▶ [Work request]:
From the data, copy out every line in which the word "high" appears.

▶ [Dataset entries]:
....

## src/design/msq_defs.svh

```systemverilog
// register map, field positions, reset values and widths of the maintenance sequencer
`ifndef MSQ_DEFS_SVH
`define MSQ_DEFS_SVH

`define MSQ_AXI_AW        8
`define MSQ_MEM_AW        16
`define MSQ_MEM_DW        32

`define MSQ_CTRL_OFS      8'h00
`define MSQ_STAT_OFS      8'h04
`define MSQ_ROWSTART_OFS  8'h08
`define MSQ_ENDADDR_OFS   8'h0c
`define MSQ_CURADDR_OFS   8'h10
`define MSQ_CAPTURE_OFS   8'h14
`define MSQ_FAILADDR_OFS  8'h18

`define MSQ_CTRL_EXEC     0
`define MSQ_CTRL_SUSP     1
`define MSQ_CTRL_TRIG     2
`define MSQ_CTRL_FSIG     3
`define MSQ_CTRL_ESIG     4
`define MSQ_CTRL_MRST     5
`define MSQ_CTRL_MBIST_MODE_REQUEST     6
`define MSQ_CTRL_PROG_LO  8
`define MSQ_CTRL_PROG_HI  9
`define MSQ_CTRL_SKIP     12

`define MSQ_STAT_ACTIVE   0
`define MSQ_STAT_SUSP     1
`define MSQ_STAT_ENDED    2
`define MSQ_STAT_FAILED   3
`define MSQ_STAT_UNCORR   4

`define MSQ_ERR_CE_BIT    4
`define MSQ_ERR_UE_BIT    5

`define MSQ_ADDR_RST      16'h0000
`define MSQ_DATA_RST      32'h0000_0000

`define MSQ_PH_ISSUE      2'h0
`define MSQ_PH_GAP        2'h1
`define MSQ_PH_DATA       2'h2

`define MSQ_RESP_OKAY     2'h0
`define MSQ_RESP_SLVERR   2'h2

`endif

```

## src/design/msq_pkg.sv

```systemverilog
// types shared by the maintenance sequencer modules
package msq_pkg;

  typedef enum logic [1:0] {
    MSQ_PROG_SCRUB = 2'h0,
    MSQ_PROG_INIT  = 2'h1,
    MSQ_PROG_DUMP  = 2'h2,
    MSQ_PROG_RSVD  = 2'h3
  } msq_prog_t;

  // memory access path selector
  typedef enum logic [1:0] {
    MSQ_PATH_DIRECT  = 2'h0,
    MSQ_PATH_CODEGEN = 2'h1,
    MSQ_PATH_CHECK   = 2'h2,
    MSQ_PATH_CORRECT = 2'h3
  } msq_path_t;

  typedef enum logic [7:0] {
    MSQ_ST_IDLE  = 8'h01,
    MSQ_ST_CHECK = 8'h02,
    MSQ_ST_CORR  = 8'h04,
    MSQ_ST_WBACK = 8'h08,
    MSQ_ST_RECHK = 8'h10,
    MSQ_ST_DUMP  = 8'h20,
    MSQ_ST_SUSP  = 8'h40,
    MSQ_ST_NEXT  = 8'h80
  } msq_state_t;

  typedef struct packed {
    logic        ovr_s1;
    logic        ovr_s2;
    logic        exec_en;
    logic        susp_req;
    logic        trig_en;
    logic        fail_sig_en;
    logic        end_sig_en;
    logic        mod_reset;
    logic        mode_req;
    msq_prog_t   prog;
    logic        skip_flag;
    logic        skip_valid;
    logic        ended;
    logic        failed;
    logic        uncorr;
    logic [15:0] row_start;
    logic [15:0] end_addr;
    logic [15:0] cur_addr;
    logic [15:0] fail_addr;
    logic [31:0] capture;
    logic [31:0] corr_data;
    msq_state_t  state;
    logic [1:0]  phase;
    logic        mem_rd_en;
    logic        mem_wr_en;
    msq_path_t   mem_path;
    logic [15:0] mem_addr;
    logic [31:0] mem_wdata;
  } msq_core_t;

  typedef struct packed {
    logic        have_aw;
    logic        have_w;
    logic [7:0]  waddr;
    logic [31:0] wdata;
    logic [3:0]  wstrb;
    logic        bvalid;
    logic [1:0]  bresp;
    logic        rvalid;
    logic [31:0] rdata;
    logic [1:0]  rresp;
  } msq_axs_t;

endpackage : msq_pkg

```

## src/design/msq_reg_if.sv

```systemverilog
// register access strobes between the bus slave and the sequencer core
`timescale 1ns/1ns
interface msq_reg_if;
  logic        wr_stb;
  logic [7:0]  wr_addr;
  logic [31:0] wr_data;
  logic [3:0]  wr_strb;
  logic        wr_err;
  logic        rd_stb;
  logic [7:0]  rd_addr;
  logic [31:0] rd_data;
  logic        rd_err;

  modport bus  (output wr_stb, wr_addr, wr_data, wr_strb, rd_stb, rd_addr,
                input  wr_err, rd_data, rd_err);
  modport regs (input  wr_stb, wr_addr, wr_data, wr_strb, rd_stb, rd_addr,
                output wr_err, rd_data, rd_err);
endinterface : msq_reg_if

```

## src/design/msq_sequencer.sv

```systemverilog
// scrub, code-field init and dump sequencer for an ecc protected sram array
// Notes on behaviour
// - scrub reads each entry through check path first
// - single-bit error: corrected read, then write-back
// - error-free entries are never written back by scrub
// - uncorrectable error halts and flags test failure
// - first check sets skip flag without single-bit error
// - corrected read stalls until skip flag updated
// - recheck bit 4 after write-back, fail if set
// - init reads corrected, writes through code generation
// - init recheck fails on correctable or uncorrectable
// - init keeps already valid entries unchanged
// - trigger and suspend enable: each capture read advances dump
// - everything sampled and driven on rising aclk
// - system reset is active low
// - override high forces internal clock gates open
// - test-failed output only while signal enable set
`timescale 1ns/1ns
`include "msq_defs.svh"
module msq_sequencer (
  // clock, reset, enable
  input  wire logic                   aclk,
  input  wire logic                   aresetn,
  input  wire logic                   ce,
  input  wire logic                   test_clock_gate_override,
  // axi4-lite write
  input  wire logic [7:0]             awaddr,
  input  wire logic                   awvalid,
  output logic                        awready,
  input  wire logic [31:0]            wdata,
  input  wire logic [3:0]             wstrb,
  input  wire logic                   wvalid,
  output logic                        wready,
  output logic [1:0]                  bresp,
  output logic                        bvalid,
  input  wire logic                   bready,
  // axi4-lite read
  input  wire logic [7:0]             araddr,
  input  wire logic                   arvalid,
  output logic                        arready,
  output logic [31:0]                 rdata,
  output logic [1:0]                  rresp,
  output logic                        rvalid,
  input  wire logic                   rready,
  // memory transaction port
  output logic                        mem_read_en,
  output logic                        mem_write_en,
  output msq_pkg::msq_path_t          mem_path,
  output logic [15:0]                 mem_addr,
  output logic [31:0]                 mem_wdata,
  input  wire logic [31:0]            mem_rdata,
  // core mode control and status
  output logic                        mbist_module_reset,
  output logic                        mbist_mode_request,
  output logic                        test_active,
  output logic                        test_ended,
  output logic                        test_failed
);
  import msq_pkg::*;

  msq_core_t c_r;
  msq_core_t c_nxt;
  msq_reg_if rif ();

  logic        start;
  logic        seq_gate;
  logic        cap_read;
  logic        last_addr;
  logic [31:0] ctrl_val;
  logic [31:0] stat_val;
  logic [31:0] wmask;

  msq_axil_slave u_axs (
    .aclk    (aclk),
    .aresetn (aresetn),
    .ce      (ce),
    .awaddr  (awaddr),
    .awvalid (awvalid),
    .awready (awready),
    .wdata   (wdata),
    .wstrb   (wstrb),
    .wvalid  (wvalid),
    .wready  (wready),
    .bresp   (bresp),
    .bvalid  (bvalid),
    .bready  (bready),
    .araddr  (araddr),
    .arvalid (arvalid),
    .arready (arready),
    .rdata   (rdata),
    .rresp   (rresp),
    .rvalid  (rvalid),
    .rready  (rready),
    .rif     (rif.bus)
  );

  ////////////////////////////////////////////////////////////////////////////
  // register views and decode

  always_comb
  begin
    ctrl_val = '0;
    ctrl_val[`MSQ_CTRL_EXEC] = c_r.exec_en;
    ctrl_val[`MSQ_CTRL_SUSP] = c_r.susp_req;
    ctrl_val[`MSQ_CTRL_TRIG] = c_r.trig_en;
    ctrl_val[`MSQ_CTRL_FSIG] = c_r.fail_sig_en;
    ctrl_val[`MSQ_CTRL_ESIG] = c_r.end_sig_en;
    ctrl_val[`MSQ_CTRL_MRST] = c_r.mod_reset;
    ctrl_val[`MSQ_CTRL_MBIST_MODE_REQUEST] = c_r.mode_req;
    ctrl_val[`MSQ_CTRL_PROG_HI:`MSQ_CTRL_PROG_LO] = c_r.prog;
    ctrl_val[`MSQ_CTRL_SKIP] = c_r.skip_flag;
    stat_val = '0;
    stat_val[`MSQ_STAT_ACTIVE] = c_r.state != MSQ_ST_IDLE;
    stat_val[`MSQ_STAT_SUSP]   = c_r.state == MSQ_ST_SUSP;
    stat_val[`MSQ_STAT_ENDED]  = c_r.ended;
    stat_val[`MSQ_STAT_FAILED] = c_r.failed;
    stat_val[`MSQ_STAT_UNCORR] = c_r.uncorr;
  end

  always_comb
  begin
    rif.rd_err  = 1'b0;
    rif.rd_data = '0;
    unique case (rif.rd_addr)
      `MSQ_CTRL_OFS:     rif.rd_data = ctrl_val;
      `MSQ_STAT_OFS:     rif.rd_data = stat_val;
      `MSQ_ROWSTART_OFS: rif.rd_data = {16'h0000, c_r.row_start};
      `MSQ_ENDADDR_OFS:  rif.rd_data = {16'h0000, c_r.end_addr};
      `MSQ_CURADDR_OFS:  rif.rd_data = {16'h0000, c_r.cur_addr};
      `MSQ_CAPTURE_OFS:  rif.rd_data = c_r.capture;
      `MSQ_FAILADDR_OFS: rif.rd_data = {16'h0000, c_r.fail_addr};
      default:           rif.rd_err  = 1'b1;
    endcase
  end

  // cur_addr, capture and fail_addr are read-only: writes answer slverr
  always_comb
  begin
    unique case (rif.wr_addr)
      `MSQ_CTRL_OFS, `MSQ_STAT_OFS, `MSQ_ROWSTART_OFS, `MSQ_ENDADDR_OFS:
        rif.wr_err = 1'b0;
      default:
        rif.wr_err = 1'b1;
    endcase
  end

  // byte lanes expanded from the write strobes
  always_comb
  begin
    for (int i = 0; i < 4; i++)
      wmask[8*i +: 8] = {8{rif.wr_strb[i]}};
  end

  assign cap_read  = rif.rd_stb && rif.rd_addr == `MSQ_CAPTURE_OFS;
  assign last_addr = c_r.cur_addr == c_r.end_addr;
  assign start     = rif.wr_stb && rif.wr_addr == `MSQ_CTRL_OFS && rif.wr_strb[0]
                     && rif.wr_data[`MSQ_CTRL_EXEC] && c_r.state == MSQ_ST_IDLE;
  // architectural gate: the sequencer only clocks while busy unless forced
  assign seq_gate  = c_r.state != MSQ_ST_IDLE || start || c_r.ovr_s2;

  ////////////////////////////////////////////////////////////////////////////
  // next state

  always_comb
  begin
    c_nxt = c_r;
    c_nxt.ovr_s1 = test_clock_gate_override;
    c_nxt.ovr_s2 = c_r.ovr_s1;

    // software writes first so that hardware sets below win
    if (rif.wr_stb)
    begin
      unique case (rif.wr_addr)
        `MSQ_CTRL_OFS:
        begin
          if (rif.wr_strb[0])
          begin
            c_nxt.exec_en     = rif.wr_data[`MSQ_CTRL_EXEC];
            c_nxt.susp_req    = rif.wr_data[`MSQ_CTRL_SUSP];
            c_nxt.trig_en     = rif.wr_data[`MSQ_CTRL_TRIG];
            c_nxt.fail_sig_en = rif.wr_data[`MSQ_CTRL_FSIG];
            c_nxt.end_sig_en  = rif.wr_data[`MSQ_CTRL_ESIG];
            c_nxt.mod_reset   = rif.wr_data[`MSQ_CTRL_MRST];
            c_nxt.mode_req    = rif.wr_data[`MSQ_CTRL_MBIST_MODE_REQUEST];
          end
          if (rif.wr_strb[1] && c_r.state == MSQ_ST_IDLE)
            c_nxt.prog = msq_prog_t'(rif.wr_data[`MSQ_CTRL_PROG_HI:`MSQ_CTRL_PROG_LO]);
        end
        `MSQ_STAT_OFS:
        begin
          if (rif.wr_strb[0] && rif.wr_data[`MSQ_STAT_ENDED])
            c_nxt.ended = 1'b0;
          if (rif.wr_strb[0] && rif.wr_data[`MSQ_STAT_FAILED])
          begin
            c_nxt.failed = 1'b0;
            c_nxt.uncorr = 1'b0;
          end
        end
        `MSQ_ROWSTART_OFS:
          c_nxt.row_start = (c_r.row_start & ~wmask[15:0]) | (rif.wr_data[15:0] & wmask[15:0]);
        `MSQ_ENDADDR_OFS:
          c_nxt.end_addr = (c_r.end_addr & ~wmask[15:0]) | (rif.wr_data[15:0] & wmask[15:0]);
        default:
          c_nxt.exec_en = c_r.exec_en;
      endcase
    end

    if (seq_gate)
    begin
      // enables are single-cycle pulses unless an abort lands in the issuing cycle, which holds one high while idle
      c_nxt.mem_rd_en = 1'b0;
      c_nxt.mem_wr_en = 1'b0;
      unique case (c_r.state)
        MSQ_ST_IDLE:
        begin
          if (start)
          begin
            c_nxt.cur_addr   = c_r.row_start;
            c_nxt.skip_flag  = 1'b0;
            c_nxt.skip_valid = 1'b0;
            c_nxt.ended      = 1'b0;
            c_nxt.phase      = `MSQ_PH_ISSUE;
            // program select written with the start bit counts already
            unique case (c_nxt.prog)
              MSQ_PROG_SCRUB: c_nxt.state = MSQ_ST_CHECK;
              MSQ_PROG_INIT:  c_nxt.state = MSQ_ST_CORR;
              default:        c_nxt.state = MSQ_ST_DUMP;
            endcase
          end
        end
        MSQ_ST_CHECK:
        begin
          unique case (c_r.phase)
            `MSQ_PH_ISSUE:
            begin
              c_nxt.mem_rd_en = 1'b1;
              c_nxt.mem_path  = MSQ_PATH_CHECK;
              c_nxt.mem_addr  = c_r.cur_addr;
              c_nxt.phase     = `MSQ_PH_GAP;
            end
            `MSQ_PH_GAP:
              c_nxt.phase = `MSQ_PH_DATA;
            default:
            begin
              c_nxt.phase = `MSQ_PH_ISSUE;
              if (mem_rdata[`MSQ_ERR_UE_BIT])
              begin
                c_nxt.failed    = 1'b1;
                c_nxt.uncorr    = 1'b1;
                c_nxt.fail_addr = c_r.cur_addr;
                c_nxt.state     = MSQ_ST_IDLE;
              end
              else
              begin
                c_nxt.skip_flag  = !mem_rdata[`MSQ_ERR_CE_BIT];
                c_nxt.skip_valid = 1'b1;
                c_nxt.state      = MSQ_ST_CORR;
              end
            end
          endcase
        end
        MSQ_ST_CORR:
        begin
          unique case (c_r.phase)
            `MSQ_PH_ISSUE:
            begin
              // scrub waits for the check result before it may read
              if (c_r.prog == MSQ_PROG_SCRUB && !c_r.skip_valid)
                c_nxt.phase = `MSQ_PH_ISSUE;
              else if (c_r.prog == MSQ_PROG_SCRUB && c_r.skip_flag)
                c_nxt.state = MSQ_ST_NEXT;
              else
              begin
                c_nxt.mem_rd_en = 1'b1;
                c_nxt.mem_path  = MSQ_PATH_CORRECT;
                c_nxt.mem_addr  = c_r.cur_addr;
                c_nxt.phase     = `MSQ_PH_GAP;
              end
            end
            `MSQ_PH_GAP:
              c_nxt.phase = `MSQ_PH_DATA;
            default:
            begin
              c_nxt.corr_data = mem_rdata;
              c_nxt.phase     = `MSQ_PH_ISSUE;
              c_nxt.state     = MSQ_ST_WBACK;
            end
          endcase
        end
        MSQ_ST_WBACK:
        begin
          if (c_r.phase == `MSQ_PH_ISSUE)
          begin
            // corrected value back through code generation keeps valid data intact
            c_nxt.mem_wr_en = 1'b1;
            c_nxt.mem_path  = MSQ_PATH_CODEGEN;
            c_nxt.mem_addr  = c_r.cur_addr;
            c_nxt.mem_wdata = c_r.corr_data;
            c_nxt.phase     = `MSQ_PH_GAP;
          end
          else
          begin
            c_nxt.phase = `MSQ_PH_ISSUE;
            c_nxt.state = MSQ_ST_RECHK;
          end
        end
        MSQ_ST_RECHK:
        begin
          unique case (c_r.phase)
            `MSQ_PH_ISSUE:
            begin
              c_nxt.mem_rd_en = 1'b1;
              c_nxt.mem_path  = MSQ_PATH_CHECK;
              c_nxt.mem_addr  = c_r.cur_addr;
              c_nxt.phase     = `MSQ_PH_GAP;
            end
            `MSQ_PH_GAP:
              c_nxt.phase = `MSQ_PH_DATA;
            default:
            begin
              c_nxt.phase = `MSQ_PH_ISSUE;
              c_nxt.state = MSQ_ST_NEXT;
              if (mem_rdata[`MSQ_ERR_CE_BIT]
                  || (c_r.prog == MSQ_PROG_INIT && mem_rdata[`MSQ_ERR_UE_BIT]))
              begin
                c_nxt.failed    = 1'b1;
                c_nxt.uncorr    = mem_rdata[`MSQ_ERR_UE_BIT];
                c_nxt.fail_addr = c_r.cur_addr;
                c_nxt.state     = MSQ_ST_IDLE;
              end
            end
          endcase
        end
        MSQ_ST_DUMP:
        begin
          unique case (c_r.phase)
            `MSQ_PH_ISSUE:
            begin
              c_nxt.mem_rd_en = 1'b1;
              c_nxt.mem_path  = MSQ_PATH_DIRECT;
              c_nxt.mem_addr  = c_r.cur_addr;
              c_nxt.phase     = `MSQ_PH_GAP;
            end
            `MSQ_PH_GAP:
              c_nxt.phase = `MSQ_PH_DATA;
            default:
            begin
              c_nxt.capture = mem_rdata;
              c_nxt.phase   = `MSQ_PH_ISSUE;
              // with trigger and suspend set, the prefetched entry waits for the next capture read
              c_nxt.state   = (c_r.trig_en && c_r.susp_req) ? MSQ_ST_SUSP : MSQ_ST_NEXT;
            end
          endcase
        end
        MSQ_ST_SUSP:
        begin
          if (cap_read || !c_r.susp_req)
            c_nxt.state = MSQ_ST_NEXT;
        end
        default:
        begin
          c_nxt.skip_valid = 1'b0;
          c_nxt.phase      = `MSQ_PH_ISSUE;
          if (last_addr)
          begin
            c_nxt.ended = 1'b1;
            c_nxt.state = MSQ_ST_IDLE;
          end
          else
          begin
            c_nxt.cur_addr = c_r.cur_addr + 16'h0001;
            unique case (c_r.prog)
              MSQ_PROG_SCRUB: c_nxt.state = MSQ_ST_CHECK;
              MSQ_PROG_INIT:  c_nxt.state = MSQ_ST_CORR;
              default:        c_nxt.state = MSQ_ST_DUMP;
            endcase
          end
        end
      endcase
      // clearing the enable aborts a running program
      if (!c_nxt.exec_en && c_r.state != MSQ_ST_IDLE)
        c_nxt.state = MSQ_ST_IDLE;
    end
  end

  ////////////////////////////////////////////////////////////////////////////
  // state register: synchronous active-low reset, ce freezes everything

  always_ff @(posedge aclk)
  begin
    if (!aresetn)
    begin
      c_r           <= '0;
      c_r.prog      <= MSQ_PROG_SCRUB;
      c_r.state     <= MSQ_ST_IDLE;
      c_r.mem_path  <= MSQ_PATH_DIRECT;
      c_r.row_start <= `MSQ_ADDR_RST;
      c_r.end_addr  <= `MSQ_ADDR_RST;
      c_r.capture   <= `MSQ_DATA_RST;
    end
    else if (ce)
      c_r <= c_nxt;
  end

  assign mem_read_en        = c_r.mem_rd_en;
  assign mem_write_en       = c_r.mem_wr_en;
  assign mem_path           = c_r.mem_path;
  assign mem_addr           = c_r.mem_addr;
  assign mem_wdata          = c_r.mem_wdata;
  assign mbist_module_reset = c_r.mod_reset;
  assign mbist_mode_request = c_r.mode_req;
  assign test_active        = c_r.state != MSQ_ST_IDLE;
  assign test_ended         = c_r.ended && c_r.end_sig_en;
  assign test_failed        = c_r.failed && c_r.fail_sig_en;

endmodule : msq_sequencer

```

## src/design/msq_axil_slave.sv

```systemverilog
// axi4-lite slave front end that turns channel handshakes into register strobes
`timescale 1ns/1ns
`include "msq_defs.svh"
module msq_axil_slave (
  // clock, reset, enable
  input  wire logic        aclk,
  input  wire logic        aresetn,
  input  wire logic        ce,
  // write address and data
  input  wire logic [7:0]  awaddr,
  input  wire logic        awvalid,
  output logic             awready,
  input  wire logic [31:0] wdata,
  input  wire logic [3:0]  wstrb,
  input  wire logic        wvalid,
  output logic             wready,
  // write response
  output logic [1:0]       bresp,
  output logic             bvalid,
  input  wire logic        bready,
  // read address and data
  input  wire logic [7:0]  araddr,
  input  wire logic        arvalid,
  output logic             arready,
  output logic [31:0]      rdata,
  output logic [1:0]       rresp,
  output logic             rvalid,
  input  wire logic        rready,
  // register side
  msq_reg_if.bus           rif
);
  import msq_pkg::*;

  msq_axs_t s_r;
  msq_axs_t s_nxt;

  // one write and one read outstanding; ce low stalls every channel
  assign awready = ce && !s_r.have_aw && !s_r.bvalid;
  assign wready  = ce && !s_r.have_w && !s_r.bvalid;
  assign arready = ce && !s_r.rvalid;

  assign bresp  = s_r.bresp;
  assign bvalid = s_r.bvalid;
  assign rdata  = s_r.rdata;
  assign rresp  = s_r.rresp;
  assign rvalid = s_r.rvalid;

  assign rif.wr_stb  = ce && s_r.have_aw && s_r.have_w && !s_r.bvalid;
  assign rif.wr_addr = s_r.waddr;
  assign rif.wr_data = s_r.wdata;
  assign rif.wr_strb = s_r.wstrb;
  assign rif.rd_stb  = arvalid && arready;
  assign rif.rd_addr = araddr;

  ////////////////////////////////////////////////////////////////////////////
  always_comb
  begin
    s_nxt = s_r;
    if (awvalid && awready)
    begin
      s_nxt.have_aw = 1'b1;
      s_nxt.waddr   = awaddr;
    end
    if (wvalid && wready)
    begin
      s_nxt.have_w = 1'b1;
      s_nxt.wdata  = wdata;
      s_nxt.wstrb  = wstrb;
    end
    if (rif.wr_stb)
    begin
      s_nxt.have_aw = 1'b0;
      s_nxt.have_w  = 1'b0;
      s_nxt.bvalid  = 1'b1;
      s_nxt.bresp   = rif.wr_err ? `MSQ_RESP_SLVERR : `MSQ_RESP_OKAY;
    end
    if (ce && s_r.bvalid && bready)
      s_nxt.bvalid = 1'b0;
    if (ce && s_r.rvalid && rready)
      s_nxt.rvalid = 1'b0;
    if (rif.rd_stb)
    begin
      s_nxt.rvalid = 1'b1;
      s_nxt.rdata  = rif.rd_data;
      s_nxt.rresp  = rif.rd_err ? `MSQ_RESP_SLVERR : `MSQ_RESP_OKAY;
    end
  end

  always_ff @(posedge aclk)
  begin
    if (!aresetn)
      s_r <= '0;
    else if (ce)
      s_r <= s_nxt;
  end

endmodule : msq_axil_slave

```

....

▶ [Output for this task]:
// - override high forces internal clock gates open
      // enables are single-cycle pulses unless an abort lands in the issuing cycle, which holds one high while idle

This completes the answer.